Project Summary: Significance: Although disproportionally affected by HIV, people of color experience
significant disparities in the pre-exposure prophylaxis (PrEP) care continuum. The accessibility of community
pharmacies and patient trust in pharmacists suggest that pharmacists can contribute significantly to increasing
equity in PrEP care. Pharmacist-led PrEP programs are expanding in the United States, with positive outcomes
in PrEP initiation and retention in care for those taking PrEP. Despite great potential for pharmacy-based PrEP
care, implicit racial bias is common among healthcare providers, including pharmacists, and may reduce the
effectiveness of pharmacist-led PrEP delivery. Candidate: I am a Ph.D.-level pharmacist with a strong
foundation in general pharmacy-related research; however, my research interests have pivoted in recent years
to HIV and racial disparities in care.

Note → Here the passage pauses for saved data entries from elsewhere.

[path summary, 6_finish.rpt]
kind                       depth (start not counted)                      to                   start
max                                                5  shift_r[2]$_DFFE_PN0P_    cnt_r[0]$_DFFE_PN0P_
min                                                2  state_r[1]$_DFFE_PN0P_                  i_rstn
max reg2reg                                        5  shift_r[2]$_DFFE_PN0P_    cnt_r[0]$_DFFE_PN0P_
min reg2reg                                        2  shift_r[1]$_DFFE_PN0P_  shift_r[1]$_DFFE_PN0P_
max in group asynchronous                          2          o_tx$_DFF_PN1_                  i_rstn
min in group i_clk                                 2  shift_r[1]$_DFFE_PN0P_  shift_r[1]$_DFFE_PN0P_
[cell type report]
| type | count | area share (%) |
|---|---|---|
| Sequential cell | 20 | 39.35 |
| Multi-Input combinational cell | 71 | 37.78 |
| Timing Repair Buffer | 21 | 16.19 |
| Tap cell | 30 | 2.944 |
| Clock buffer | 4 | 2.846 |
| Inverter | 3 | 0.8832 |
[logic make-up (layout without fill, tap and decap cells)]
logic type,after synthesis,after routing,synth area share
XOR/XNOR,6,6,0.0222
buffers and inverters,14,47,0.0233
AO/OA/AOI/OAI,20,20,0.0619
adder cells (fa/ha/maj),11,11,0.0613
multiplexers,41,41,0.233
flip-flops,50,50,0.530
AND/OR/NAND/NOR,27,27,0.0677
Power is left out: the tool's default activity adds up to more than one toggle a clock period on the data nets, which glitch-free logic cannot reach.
**config.mk**
```make
export PLATFORM = sky130hd
export DESIGN_NAME = tmr_counter_ctl_flat
export DESIGN_NICKNAME = d
export VERILOG_FILES = /design/src/rtl/tmr_counter_ctl_if.sv /design/src/rtl/tmr_counter_ctl.sv /design/src/flat_wrapper.sv
export SDC_FILE = /design/constraint.sdc
export NUM_CORES = 1
export LEC_CHECK = 0
export ABC_AREA = 1
export CORE_ASPECT_RATIO = 1.75
export CORE_MARGIN = 1
export CORE_UTILIZATION = 60
export DETAILED_ROUTE_END_ITERATION = 8
export DONT_BUFFER_PORTS = 1
export GPL_ROUTABILITY_DRIVEN = 0
export PLACE_DENSITY = 0.76
export SLEW_MARGIN = 20
export SYNTH_ARGS = -nofsm -noshare
export SYNTH_HDL_FRONTEND = slang
export SYNTH_SLANG_ARGS = --single-unit
```
**constraint.sdc**
```tcl
create_clock -name clk -period 4 [get_ports clk]
set_input_delay 0.6 -clock clk [delete_from_list [all_inputs] [get_ports clk]]
set_output_delay 0.6 -clock clk [all_outputs]
set_load 0.005 [all_outputs]
```
**src/rtl/tmr_counter_ctl_if.sv**
```systemverilog
// tmr_counter_ctl_if: control and status bundle for tmr_counter_ctl.
// TMR_FAULT_INJECT_EN adds the inj_en/inj_sel/inj_mask injection signals.
interface tmr_counter_ctl_if #(
    parameter int WIDTH  = 32,
    parameter int FCNT_W = 8
);
    logic              en;
    logic              up;
    logic              clr;
    logic              load;
    logic [WIDTH-1:0]  load_val;
    logic              fault_clr;
    logic [WIDTH-1:0]  q_out;
    logic              tc;
    logic [2:0]        fault_sticky;
    logic [FCNT_W-1:0] fault_cnt;
    logic              multi_err;
`ifdef TMR_FAULT_INJECT_EN
    logic              inj_en;
    logic [1:0]        inj_sel;
    logic [WIDTH-1:0]  inj_mask;
    modport master (output en, up, clr, load, load_val, fault_clr, inj_en, inj_sel, inj_mask,
                    input q_out, tc, fault_sticky, fault_cnt, multi_err);
    modport slave  (input en, up, clr, load, load_val, fault_clr, inj_en, inj_sel, inj_mask,
                    output q_out, tc, fault_sticky, fault_cnt, multi_err);
`else
    modport master (output en, up, clr, load, load_val, fault_clr,
                    input q_out, tc, fault_sticky, fault_cnt, multi_err);
    modport slave  (input en, up, clr, load, load_val, fault_clr,
                    output q_out, tc, fault_sticky, fault_cnt, multi_err);
`endif
endinterface

```
**src/rtl/tmr_counter_ctl.sv**
```systemverilog
// tmr_counter_ctl: triple-redundant up/down modulo counter with voting, self-repair and fault status.
// Optional TMR_FAULT_INJECT_EN enables per-replica XOR fault injection.
module tmr_counter_ctl #(
    parameter int               WIDTH     = 32,
    parameter logic [WIDTH-1:0] MAX_COUNT = {WIDTH{1'b1}},
    parameter int               FCNT_W    = 8
) (
    input logic clk,
    input logic rst_n,
    tmr_counter_ctl_if.slave bus
);
    logic [WIDTH-1:0]  q0, q1, q2, r0, r1, r2, voted, nxt, m0, m1, m2;
    logic [2:0]        mis, sticky;
    logic [FCNT_W-1:0] fcnt;
    logic              multi, merr;
    assign r0 = q0;
    assign r1 = q1;
    assign r2 = q2;
    assign voted = (r0 & r1) | (r0 & r2) | (r1 & r2);
    assign mis = {r2 != voted, r1 != voted, r0 != voted};
    assign multi = (r0 != r1) && (r0 != r2) && (r1 != r2);
    // Every replica steps from the vote, so one upset replica is repaired on the next edge.
    assign nxt = bus.clr  ? '0 :
                 bus.load ? (bus.load_val > MAX_COUNT ? MAX_COUNT : bus.load_val) :
                 !bus.en  ? voted :
                 bus.up   ? (voted >= MAX_COUNT ? '0 : voted + 1'b1) :
                            (voted == '0 ? MAX_COUNT : voted - 1'b1);
`ifdef TMR_FAULT_INJECT_EN
    assign m0 = (bus.inj_en && bus.inj_sel == 2'd0) ? bus.inj_mask : '0;
    assign m1 = (bus.inj_en && bus.inj_sel == 2'd1) ? bus.inj_mask : '0;
    assign m2 = (bus.inj_en && bus.inj_sel == 2'd2) ? bus.inj_mask : '0;
`else
    assign m0 = '0;
    assign m1 = '0;
    assign m2 = '0;
`endif
    assign bus.q_out = voted;
    assign bus.tc = rst_n && bus.en && !bus.clr && !bus.load &&
                    (bus.up ? voted == MAX_COUNT : voted == '0);
    assign bus.fault_sticky = sticky;
    assign bus.fault_cnt = fcnt;
    assign bus.multi_err = merr;
    always_ff @(posedge clk or negedge rst_n)
        if (!rst_n) begin
            q0     <= '0;
            q1     <= '0;
            q2     <= '0;
            sticky <= '0;
            fcnt   <= '0;
            merr   <= 1'b0;
        end else begin
            q0     <= nxt ^ m0;
            q1     <= nxt ^ m1;
            q2     <= nxt ^ m2;
            sticky <= (bus.fault_clr ? 3'b000 : sticky) | mis;
            fcnt   <= bus.fault_clr ? FCNT_W'(|mis) : fcnt + FCNT_W'(|mis && fcnt != '1);
            merr   <= (!bus.fault_clr && merr) || multi;
        end
endmodule

```
**src/flat_wrapper.sv**
```systemverilog
// flat-port wrapper written by rule: the top's interface ports become plain ports
module tmr_counter_ctl_flat 
#(
    parameter int               WIDTH     = 32,
    parameter logic [WIDTH-1:0] MAX_COUNT = {WIDTH{1'b1}},
    parameter int               FCNT_W    = 8
)
  (clk, rst_n, bus_en, bus_up, bus_clr, bus_load, bus_load_val, bus_fault_clr, bus_q_out, bus_tc, bus_fault_sticky, bus_fault_cnt, bus_multi_err);
  tmr_counter_ctl_if #(.WIDTH(WIDTH), .FCNT_W(FCNT_W)) bus_i ();
  input logic clk;
  input logic rst_n;
  input wire logic [$bits(bus_i.en)-1:0] bus_en;
  input wire logic [$bits(bus_i.up)-1:0] bus_up;
  input wire logic [$bits(bus_i.clr)-1:0] bus_clr;
  input wire logic [$bits(bus_i.load)-1:0] bus_load;
  input wire logic [$bits(bus_i.load_val)-1:0] bus_load_val;
  input wire logic [$bits(bus_i.fault_clr)-1:0] bus_fault_clr;
  output wire logic [$bits(bus_i.q_out)-1:0] bus_q_out;
  output wire logic [$bits(bus_i.tc)-1:0] bus_tc;
  output wire logic [$bits(bus_i.fault_sticky)-1:0] bus_fault_sticky;
  output wire logic [$bits(bus_i.fault_cnt)-1:0] bus_fault_cnt;
  output wire logic [$bits(bus_i.multi_err)-1:0] bus_multi_err;
  assign bus_i.en = bus_en;
  assign bus_i.up = bus_up;
  assign bus_i.clr = bus_clr;
  assign bus_i.load = bus_load;
  assign bus_i.load_val = bus_load_val;
  assign bus_i.fault_clr = bus_fault_clr;
  assign bus_q_out = bus_i.q_out;
  assign bus_tc = bus_i.tc;
  assign bus_fault_sticky = bus_i.fault_sticky;
  assign bus_fault_cnt = bus_i.fault_cnt;
  assign bus_multi_err = bus_i.multi_err;
  tmr_counter_ctl #(.WIDTH(WIDTH), .MAX_COUNT(MAX_COUNT), .FCNT_W(FCNT_W)) u_core (.clk(clk), .rst_n(rst_n), .bus(bus_i));
endmodule
```
==> flow_summary_export.csv, run 1 <==
group,metric,value,unit
routing,postRouteAntennaNets,0,
finish,multi_input_area,2670,um^2
timing,layout_setup_ws,1.03,ns
place,pre_cts_ws,1.40,ns
global_routing,overflow,0,
routing,drt-met1-wl,4.41,mm
finish,area_delta_synth_final,0.223,%
synthesis,synth_top_family_by_area,"simple AND/OR/NAND/NOR gates",
synthesis,synth.cell_area,3930,um^2
synthesis,yosys.cell_types.count,28,
global_routing,grt_pass1_wl,21.0,mm
synthesis,syn_area_per_cell,5.42,um^2
clock_network,cts_inserted_buffers,5,
synthesis,synth.area.top_cells,"nand2_1 (27%), dfrtp_1 (21%), nand3_1 (11%)",
timing,fin_skew,0.00751,ns
clock_network,clock_latency,0.31,ns
floorplanning,start_util,62.6,%
synthesis,synth-xor-area-share,2.90,%
clock_network,post_cts_resized,0,
synthesis,synthMuxAreaShare,0,%
synthesis,synth-seq-cells,33,
floorplanning,fp-row-count,38,
synthesis,synth_cells,725,
timing,fin_crit_sh,74.3,%
routing,wl_met3,1.06,mm
synthesis,seq_area_frac_synth,21.0,%
setup_path,critPathMaxFanout,7,
floorplanning,ioPinCount,84,
clock_network,cts_hold_buf,1,
setup_path,critical_path_class,"reg2out",
place,dp_hpwl,9.76,mm
setup_path,r2r_slack,1.51,ns
finish,regArea,826,um^2
job,cap_violations,0,
finish,drive_gt1_share,5.25,%
finish,fillers,676,
setup_path,cp-end-kind,"primary output",
outcome,outcome,"finished clean",
floorplanning,die-area,6890,um^2
place,io_buffers,0,
timing,clock.fmax,336,MHz
synthesis,synthFlopType,"dfrtp_1",
synthesis,synth-adder-area-share,0.956,%
place,dp_cells,776,
clock_network,clk_pin_slew,0.07,ns
routing,first_pass_iters,5,
clock_network,clock_path_buffers,2,
routing,wirelength,13.0,mm
timing,rsz0062_at_grt,"no",
synthesis,yosys.area_share.simple,55.1,%
global_routing,track_usage,40.0,%
floorplanning,die_width,63.2,um
place,place_area,3840,um^2
routing,highest_layer,"met4",
hold_path,hold_path_class,"in2async",
finish,layout.cells.non_filler,785,
timing,tightest_slew,1.08,ns
synthesis,synth_edf_count,0,
synthesis,yosys.area.top_type,"nand2_1",
synthesis,synth_compound_area_share,8.00,%
routing,wl_met2,6.74,mm
clock_network,cts_tree,"built",
finish,finish.instance_area,3940,um^2
pwr,total_power,994,uW
routing,detail_route.wl_per_cell,16.6,um
global_routing,grt_max_degree,35,
global_routing,antenna_found_initial,0,
finish,fin_nets,746,
routing,drt_iter0_drc,464,
timing,relSlewSlack,27.7,%
global_routing,grt_pass1_vias,4308,
setup_path,critical_path_required,3.40,ns
clock_network,post_cts_buffers,0,
timing,tns,0,ns
timing,finalCriticalPeriod,2.97,ns
clock_network,cts.sinks,33,
timing,slew_violations,0,
synthesis,yosysWarnings,0,
clock_network,cts_max_level,2,
routing,num_vias,4580,
finish,n_antenna_cell,0,
timing,finalHoldViolations,0,
setup_path,arrival,2.37,ns
floorplanning,die_height,109,um
pwr,leakage,1.83,nW
pwr,vdd_drop_max,0.309,mV
pwr,power_per_cell_area,252,nW/um^2
synthesis,synthArstFlopShare,100,%
timing,setup-violations-final,0,
routing,vias_per_cell,5.83,
routing,remaining_drc_errors,0,
setup_path,start_kind,"flip-flop",
floorplanning,coreArea,6280,um^2
clock_network,root_buffer,"clkbuf_8",
synthesis,synth_top_area_share,27.4,%
## report_power, final
| group | switching (mW) | leakage (nW) | internal, mW | total (mW) |
|---|---|---|---|---|
| clock network | 0.135 | 0.0395 | 0.124 | 0.258 |
| registers | 0.0655 | 0.436 | 0.355 | 0.421 |
| logic | 0.215 | 1.36 | 0.0992 | 0.315 |
## cells in the final DEF (no fill, tap or decap)
| cell type | n |
|---|---|
| nor3_1 | 5 |
| a21oi_1 | 11 |
| nor2_4 | 6 |
| dfrtp_1 | 33 |
| nand2_1 | 287 |
| o21ai_0 | 39 |
| inv_1 | 58 |
| ha_1 | 3 |
| nand2_4 | 1 |
| nor2_1 | 100 |
| nand3_2 | 1 |
| xnor2_1 | 2 |
| buf_4 | 2 |
| nand4_1 | 6 |
| nand3b_1 | 2 |
| conb_1 | 11 |
| nand2_2 | 5 |
| clkbuf_1 | 3 |
| o21ai_1 | 10 |
| xor2_1 | 11 |
| nor2_2 | 14 |
| buf_12 | 1 |
| a31oi_1 | 1 |
| clkbuf_8 | 5 |
| a211oi_1 | 1 |
| inv_2 | 2 |
| nand3_1 | 85 |
## cell usage after synthesis, types with 6 or more instances
master    number
clkbuf_1      10
buf_2         15
a21oi_1       11
buf_4         11
nand3_1       85
o21ai_0       39
nand2_1      287
xor2_1        11
nand4_1        6
nor2_1       100
dfrtp_1       33
nor2_4         6
inv_1         58
o21ai_1       10
nor2_2        14
## sequential cells by signal (all words and copies together), names as in the netlist
signal and flops:
u_core.bus.multi_err 1, u_core.q1 32
## final timing paths
check,from,depth (start not counted),end
max in group asynchronous,rst_n,1,u_core.q1[9]$_DFFE_PN0P_
setup / recovery,u_core.q1[1]$_DFFE_PN0P_,9,bus_tc
min in group clk,bus_fault_clr,1,u_core.bus.multi_err$_DFF_PN0_
hold reg to reg,u_core.bus.multi_err$_DFF_PN0_,2,u_core.bus.multi_err$_DFF_PN0_
setup reg to reg,u_core.q1[23]$_DFFE_PN0P_,12,u_core.q1[24]$_DFFE_PN0P_
hold / removal,rst_n,1,u_core.q1[26]$_DFFE_PN0P_
## per-stage QoR
stage | utilization [%] | hold slack (ns)
3_3_place_gp | 61.1 | 0.305
3_5_place_dp | 61.1 | 0.305
5_1_grt | 62.7 | 0.136
6_report | 62.7 | 0.113
2_1_floorplan | - | 0.304
4_1_cts | 62.7 | 0.130
## cell type report
cell class	instances	area share [%]
Sequential cell	33	21.0
Multi-Input combinational cell	601	67.8
Inverter	60	5.72
Clock buffer	8	2.03
Tap cell	80	2.54
Timing Repair Buffer	3	0.890
## cells by family after synthesis
| group | count (synthesis) |
|---|---|
| other | 1 |
| AOI/OAI and AO/OA | 62 |
| xor gates and xnor gates | 13 |
| and+or+nand+nor | 512 |
| adders and majority gates | 3 |
| buffers and inverters | 101 |
| DFF | 33 |
## worst max-delay path: stages (launching register included)
cell,delay [ns]
dfrtp_1,0.53
ha_1,0.31
nand2_1,0.13
nor2_4,0.16
nand2_4,0.09
nor2_2,0.17
nand2_2,0.12
nor2_2,0.11
nand3_1,0.13
a211oi_1,0.33
## metal layers
metal,global-route usage [%],up-vias
met5,0,-
met4,30.6,0
met3,6.80,60
met2,70.7,265
met1,41.8,2043
li1,-,2212
(Power assumes the default switching activity.)
==> run 2: changes to the inputs <==
CORE_UTILIZATION = 59   (was 60)
PLACE_DENSITY = 0.78   (was 0.76)
clock period = 2.6 ns   (was 4 ns; I/O delays follow)
==> flow_summary_export.csv, run 2 (same netlist as run 1, synthesis figures left out) <==
group,metric,value,unit
routing,first_pass_iters,8,
routing,detail_route.wl_per_cell,17.3,um
pwr,clockPowerShare,33.5,%
place,io_buffers,0,
place,dp_cells,791,
floorplanning,die_height,110,um
outcome,outcome,"finished clean",
floorplanning,start_util,60.5,%
setup_path,start_kind,"flip-flop",
clock_network,clock_path_buffers,2,
global_routing,grt_pass1_wl,22.7,mm
finish,fillers,641,
hold_path,holdPathStages,1,
setup_path,critical_path_class,"reg2out",
global_routing,grt_max_degree,35,
clock_network,post_cts_buffers,0,
setup_path,crit_slowest_cell,"dfrtp_2",
finish,top_register,"u_core.q1",
setup_path,critPathMaxFanout,7,
routing,remaining_drc_errors,0,
clock_network,cts_inserted_buffers,5,
finish,finish.instance_area,4110,um^2
finish,drive_gt1_share,7.37,%
timing,tns,0,ns
timing,fin_hold_ws,0.159,ns
routing,postRouteAntennaNets,0,
timing,fin_crit_sh,98.1,%
hold_path,hold_path_class,"in2reg",
global_routing,grt_pass1_vias,4703,
global_routing,antenna_found_initial,0,
setup_path,cp-end-kind,"primary output",
timing,rsz0062_at_grt,"no",
timing,clock.fmax,392,MHz
finish,n_antenna_cell,0,
pwr,seq_power_share,36.0,%
clock_network,clock_latency,0.29,ns
routing,vias_per_cell,5.94,
pwr,p_int,1.07,mW
setup_path,worstRegToRegCells,12,
floorplanning,die-area,7000,um^2
pwr,combPwrFrac,30.6,%
floorplanning,fp-row-count,39,
pwr,switching_share,38.6,%
clock_network,cts_tree,"built",
timing,slew_violations,0,
finish,final_cell_mix,"nand2_1 (287), nor2_1 (100), nand3_1 (85)",
global_routing,overflow,0,
setup_path,crit_top_cell,"nor2_2",
setup_path,critical_path_required,2.21,ns
finish,area_delta_synth_final,4.68,%
finish,fin_nets,760,
pwr,power.switching,674,uW
pwr,power_per_cell_area,425,nW/um^2
floorplanning,die_width,63.7,um
pwr,vdd_drop_max,0.333,mV
routing,num_vias,4756,
place,place_area,3940,um^2
finish,final_common_cell,"nand2_1",
setup_path,arrival,2.16,ns
setup_path,cpPeakStageDelay,0.45,ns
setup_path,path_cells,"ha_2, nand2_1, nor2_4, nand2_4, nor2_2, nand2_2, nor2_2, nand3_1, a211oi_2",
floorplanning,coreArea,6490,um^2
place,dp_hpwl,10.0,mm
pwr,leakage,1.93,nW
job,cap_violations,0,
timing,finalCriticalPeriod,2.55,ns
clock_network,root_buffer,"clkbuf_16",
clock_network,cts.sinks,33,
timing,tightest_slew,0.520,ns
floorplanning,ioPinCount,84,
clock_network,cts_max_level,2,
timing,relSlewSlack,65.2,%
finish,largest_register_ffs,32,
timing,finalHoldViolations,0,
finish,layout.cells.non_filler,801,
global_routing,track_usage,42.7,%
routing,drt_iter0_drc,459,
clock_network,clk_pin_slew,0.05,ns
timing,setup-violations-final,0,
routing,wirelength,13.9,mm
timing,fin_skew,0.00318,ns
-- run 2: worst paths after layout --
kind                                                 from                             end  slack, ns
max                              u_core.q1[1]$_DFFE_PN0P_                          bus_tc       0.05
min                                         bus_fault_clr  u_core.bus.multi_err$_DFF_PN0_       0.16
max reg2reg                      u_core.q1[8]$_DFFE_PN0P_       u_core.q1[29]$_DFFE_PN0P_       0.19
min reg2reg                u_core.bus.multi_err$_DFF_PN0_  u_core.bus.multi_err$_DFF_PN0_       0.51
max in group asynchronous                           rst_n        u_core.q1[1]$_DFFE_PN0P_       1.83
min in group asynchronous                           rst_n       u_core.q1[25]$_DFFE_PN0P_       0.56
-- run 2: power groups by stage --
stage	Combinational [mW]	Sequential [mW]	Clock, mW
CTS	0.520	0.625	0.585
finish	0.534	0.629	0.585
global route	0.597	0.634	0.601
global placement	0.485	0.632	0
detailed placement	0.499	0.634	0
floorplan	0.421	0.603	0
-- run 2: worst max-delay path, delay by kind of cell (launching register included) --
| kind | cells | cell delay, ns |
|---|---|---|
| AND/OR/NAND/NOR | 7 | 0.89 |
| AO/OA/AOI/OAI | 1 | 0.26 |
| adder cells (fa/ha/maj) | 1 | 0.26 |
| flip-flops | 1 | 0.45 |
-- run 2: per-layer routing --
metal / share of wire [%] / track usage [%] / up-vias / routed length (um)
met1: 34 / 42.8 / 2125 / 4670
met3: 8.5 / 10.5 / 84 / 1190
met5: 0 / 0.781 / - / 0
li1: - / - / 2239 / -
met4: 7.0 / 33.1 / 0 / 972
met2: 51 / 74.7 / 308 / 7060
-- run 2: per-stage QoR --
step | power [mW] | setup WS, ns | utilization, %
after global placement | 1.12 | 0.282 | 60.7
after CTS | 1.73 | 0.00283 | 63.2
after global routing | 1.83 | 0.00125 | 63.4
after detailed placement | 1.13 | 0.202 | 60.7
after floorplan | 1.02 | 0.572 | -
final | 1.75 | 0.0499 | 63.4
-- run 2: layout make-up --
cell class	count	area, um^2	share of cell area, %
flip-flops and latches	33	827	20.1
well taps	82	103	2.50
clock buffers	8	136	3.32
repair buffers	17	143	3.47
multi-input cells	601	2680	65.1
inverters	60	225	5.48
-- run 2: timing repair --
action,CTS,global route
hold endpoints to repair,33,0
resized for setup,1,2
pin swaps,0,0
endpoints found under the setup margin,1,1
hold buffers,2,0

My long-term goal is to become an independent NIH-funded clinical
investigator focused on developing and implementing pharmacy-based interventions to reduce healthcare
disparities in HIV treatment and prevention. I am therefore pursuing additional mentored training in key areas for
this new career path. Training aims: I propose training in (1) designing and conducting qualitative research
using implementation science frameworks; (2) implicit bias intervention adaptation; (3) simulation-based learning
in healthcare research; and (4) designing and executing clinical trials. Mentor team: Dr. Jessica Haberer
(primary mentor; clinical trials), Dr. Sheree Schwartz (implementation science), Dr. Nao Hagiwara (healthcare
providers’ bias and racial disparities), and Dr. Christina Psaros (qualitative methods. Advisor team: Dr. Musie
Ghebremichael (statistical methods), Dr. Aleda Chen (cultural competency), and Dr. Samreen Vora (simulation).
Research aims: The primary goal of this proposal is to determine the feasibility, acceptability, and preliminary
impact of an adapted, evidence-based intervention to reduce implicit racial bias among pharmacists who have
experience with or are willing to prescribe PrEP. In Aim 1, I will use a qualitative approach with the Health Equity
Implementation Framework to elicit the opinions of pharmacy interns, pharmacy managers, and policymakers
on relevant factors for implementing an evidence-based intervention to reduce bias. In Aim 2, I will use Aim 1
data to adapt the intervention to fit community pharmacy settings. In Aim 3, I will conduct a pilot trial with 70
pharmacy interns who will be randomized 1:1 to the adapted intervention vs control (a course on implicit bias) to
test the feasibility, acceptability, and preliminary impact of the adapted intervention in reducing implicit bias.
Feedback on the trial findings will also be obtained through interviews of pharmacy managers and policymakers.
Impact: Based on my solid foundation in pharmacy practice research, outstanding multidisciplinary mentoring
team, a strong institutional commitment, and this innovative research area, I am well-positioned to complete this
project, achieve my training goals, and become an independent clinical investigator to committed to reducing
healthcare disparities among disadvantaged people with HIV or those at risk of acquiring the infection.